Nos deux graphiques 3 et 4 donnent à voir la proportion des passages (3) et des refoulements (4) en ventilation géographique entre la frontière nord (zone occupée) et les différents secteurs de la frontière ouest (zone libre). Nous tenons compte, dans ces deux graphiques, des chiffres augmentés de la marge hypothétique qui nous paraît pertinente, dont nous expliquons le calcul plus loin.

8 Notre statistique (comprenant quelques ajouts provenant de sources complémentaires) donne 12'675 personnes juives accueillies à travers la frontière franco-suisse; toutes ne figurent pas sur la base AUPER, la différence pourrait se situer autour de 750 personnes.

9 Tous les tableaux et graphiques se trouvent en fin de partie I.

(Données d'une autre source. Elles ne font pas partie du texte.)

<file path="src/rtl/twq_pkg.sv">
package twq_pkg;

   typedef enum logic {
      WIN_INSIDE  = 1'b0,
      WIN_OUTSIDE = 1'b1
   } win_mode_e;

   // direction gate: reads and writes have their own enable
   function automatic logic dir_enabled(input logic is_wr, input logic rd_en,
                                        input logic wr_en);
      return is_wr ? wr_en : rd_en;
   endfunction

endpackage

</file>
<file path="src/rtl/twq_chan_qual.sv">
module twq_chan_qual
   import twq_pkg::*;
#(
   parameter int ADDR_W = 32
) (
   input  logic [ADDR_W-1:0] addr,
   input  logic              is_wr,
   input  logic              iside,
   input  logic              fetch,
   input  logic              dbg,
   input  logic [ADDR_W-1:0] lo,
   input  logic [ADDR_W-1:0] hi,
   input  logic              outside,
   input  logic              rd_en,
   input  logic              wr_en,
   input  logic              sel_iside,
   output logic              hit
);
   logic in_win;
   logic win_ok;

   // inclusive bounds; lo > hi leaves the window empty
   assign in_win = (addr >= lo) && (addr <= hi);
   assign win_ok = (win_mode_e'(outside) == WIN_OUTSIDE) ? !in_win : in_win;

   assign hit = win_ok && dir_enabled(is_wr, rd_en, wr_en) &&
                (iside == sel_iside) && !fetch && !dbg;
endmodule

</file>
<file path="src/rtl/twq_cycle_track.sv">
module twq_cycle_track #(
   parameter int ADDR_W = 32,
   parameter int NCH    = 2
) (
   input  logic              clk,
   input  logic              rst_n,
   input  logic              bus_start,
   input  logic [ADDR_W-1:0] bus_addr,
   input  logic              bus_write,
   input  logic              bus_done,
   input  logic              bus_err,
   input  logic              bus_abort,
   input  logic [NCH-1:0]    hit,
   output logic [NCH-1:0]    push,
   output logic [ADDR_W-1:0] cur_addr,
   output logic              cur_write
);
   logic           active_q;
   logic [NCH-1:0] pend_q;
   logic           clean_end;

   assign clean_end = bus_done && !bus_err && !bus_abort;

   always_ff @(posedge clk or negedge rst_n) begin
      if (!rst_n) begin
         active_q  <= 1'b0;
         pend_q    <= '0;
         cur_addr  <= '0;
         cur_write <= 1'b0;
      end else if (bus_start) begin
         active_q  <= 1'b1;
         pend_q    <= hit;
         cur_addr  <= bus_addr;
         cur_write <= bus_write;
      end else if (bus_done || bus_err || bus_abort) begin
         active_q  <= 1'b0;
         pend_q    <= '0;
      end
   end

   assign push = (active_q && clean_end) ? pend_q : '0;
endmodule

</file>
<file path="src/rtl/twq_rec_fifo.sv">
module twq_rec_fifo #(
   parameter int W     = 8,
   parameter int DEPTH = 4,
   parameter int NWR   = 2
) (
   input  logic           clk,
   input  logic           rst_n,
   input  logic [NWR-1:0] wr_req,
   input  logic [NWR*W-1:0] wr_data,
   output logic           rd_valid,
   input  logic           rd_ready,
   output logic [W-1:0]   rd_data,
   output logic           drop
);
   localparam int PTR_W = $clog2(DEPTH);
   localparam int CNT_W = PTR_W + 1;

   logic [W-1:0]     mem [DEPTH];
   logic [PTR_W-1:0] wptr, rptr;
   logic [CNT_W-1:0] cnt;
   logic [CNT_W-1:0] nacc;
   logic [NWR-1:0]   acc;
   logic [PTR_W-1:0] widx [NWR];
   logic             pop;

   // lower index first; space judged before this edge's pop
   always_comb begin
      nacc = '0;
      for (int i = 0; i < NWR; i++) begin
         widx[i] = wptr + nacc[PTR_W-1:0];
         acc[i]  = wr_req[i] && ((cnt + nacc) < CNT_W'(DEPTH));
         if (acc[i]) nacc = nacc + CNT_W'(1);
      end
   end

   assign drop     = |(wr_req & ~acc);
   assign rd_valid = (cnt != '0);
   assign rd_data  = mem[rptr];
   assign pop      = rd_valid && rd_ready;

   always_ff @(posedge clk) begin
      for (int i = 0; i < NWR; i++) begin
         if (acc[i]) mem[widx[i]] <= wr_data[i*W +: W];
      end
   end

   always_ff @(posedge clk or negedge rst_n) begin
      if (!rst_n) begin
         wptr <= '0;
         rptr <= '0;
         cnt  <= '0;
      end else begin
         wptr <= wptr + nacc[PTR_W-1:0];
         if (pop) rptr <= rptr + PTR_W'(1);
         cnt  <= cnt + nacc - CNT_W'(pop);
      end
   end
endmodule

</file>
<file path="src/rtl/trace_window_qualifier.sv">
module trace_window_qualifier #(
   parameter  int ADDR_W = 32,
   parameter  int DATA_W = 64,
   parameter  int NCH    = 2,
   parameter  int DEPTH  = 4,
   localparam int CH_W   = (NCH > 1) ? $clog2(NCH) : 1
) (
   input  logic                  clk,
   input  logic                  rst_n,
   input  logic [NCH*ADDR_W-1:0] cfg_lo,
   input  logic [NCH*ADDR_W-1:0] cfg_hi,
   input  logic [NCH-1:0]        cfg_outside,
   input  logic [NCH-1:0]        cfg_rd_en,
   input  logic [NCH-1:0]        cfg_wr_en,
   input  logic [NCH-1:0]        cfg_iside,
   input  logic                  bus_start,
   input  logic [ADDR_W-1:0]     bus_addr,
   input  logic                  bus_write,
   input  logic                  bus_iside,
   input  logic                  bus_fetch,
   input  logic                  bus_dbg,
   input  logic                  bus_done,
   input  logic                  bus_err,
   input  logic                  bus_abort,
   input  logic [DATA_W-1:0]     bus_data,
   output logic                  rec_valid,
   input  logic                  rec_ready,
   output logic [CH_W-1:0]       rec_chan,
   output logic                  rec_write,
   output logic [ADDR_W-1:0]     rec_addr,
   output logic [DATA_W-1:0]     rec_data,
   output logic                  trace_ovf
);
   localparam int REC_W = CH_W + 1 + ADDR_W + DATA_W;

   if (NCH < 1) begin : g_bad_nch
      $error("NCH must be at least 1");
   end
   if (DEPTH < 2 || (DEPTH & (DEPTH - 1)) != 0) begin : g_bad_depth
      $error("DEPTH must be a power of two, at least 2");
   end
   if (ADDR_W < 4 || DATA_W < 8) begin : g_bad_width
      $error("ADDR_W or DATA_W too small");
   end

   logic [NCH-1:0]       hit;
   logic [NCH-1:0]       push;
   logic [ADDR_W-1:0]    trk_addr;
   logic                 trk_write;
   logic [NCH*REC_W-1:0] wr_data;
   logic [REC_W-1:0]     rd_data;
   logic                 drop;

   for (genvar c = 0; c < NCH; c++) begin : g_ch
      twq_chan_qual #(.ADDR_W(ADDR_W)) u_qual (
         .addr      (bus_addr),
         .is_wr     (bus_write),
         .iside     (bus_iside),
         .fetch     (bus_fetch),
         .dbg       (bus_dbg),
         .lo        (cfg_lo[c*ADDR_W +: ADDR_W]),
         .hi        (cfg_hi[c*ADDR_W +: ADDR_W]),
         .outside   (cfg_outside[c]),
         .rd_en     (cfg_rd_en[c]),
         .wr_en     (cfg_wr_en[c]),
         .sel_iside (cfg_iside[c]),
         .hit       (hit[c])
      );
      assign wr_data[c*REC_W +: REC_W] = {CH_W'(c), trk_write, trk_addr, bus_data};
   end

   twq_cycle_track #(.ADDR_W(ADDR_W), .NCH(NCH)) u_track (
      .clk       (clk),
      .rst_n     (rst_n),
      .bus_start (bus_start),
      .bus_addr  (bus_addr),
      .bus_write (bus_write),
      .bus_done  (bus_done),
      .bus_err   (bus_err),
      .bus_abort (bus_abort),
      .hit       (hit),
      .push      (push),
      .cur_addr  (trk_addr),
      .cur_write (trk_write)
   );

   twq_rec_fifo #(.W(REC_W), .DEPTH(DEPTH), .NWR(NCH)) u_fifo (
      .clk      (clk),
      .rst_n    (rst_n),
      .wr_req   (push),
      .wr_data  (wr_data),
      .rd_valid (rec_valid),
      .rd_ready (rec_ready),
      .rd_data  (rd_data),
      .drop     (drop)
   );

   assign {rec_chan, rec_write, rec_addr, rec_data} = rd_data;

   always_ff @(posedge clk or negedge rst_n) begin
      if (!rst_n) trace_ovf <= 1'b0;
      else if (drop) trace_ovf <= 1'b1;
   end
endmodule

</file>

10 De 1940 à 1944, le Haut-Rhin, qui commence un peu après le village de Réchésy (Territoire de Belfort), est terre allemande, annexée de facto au Reich. Nous ne prenons pas en considération les passages en Suisse – d'ailleurs peu nombreux – qui ont lieu en 1942-1944 vers les cantons de Berne, de Soleure et de Bâle le long de cette frontière longue de plus de 50 km, entre Réchésy et Saint-Louis.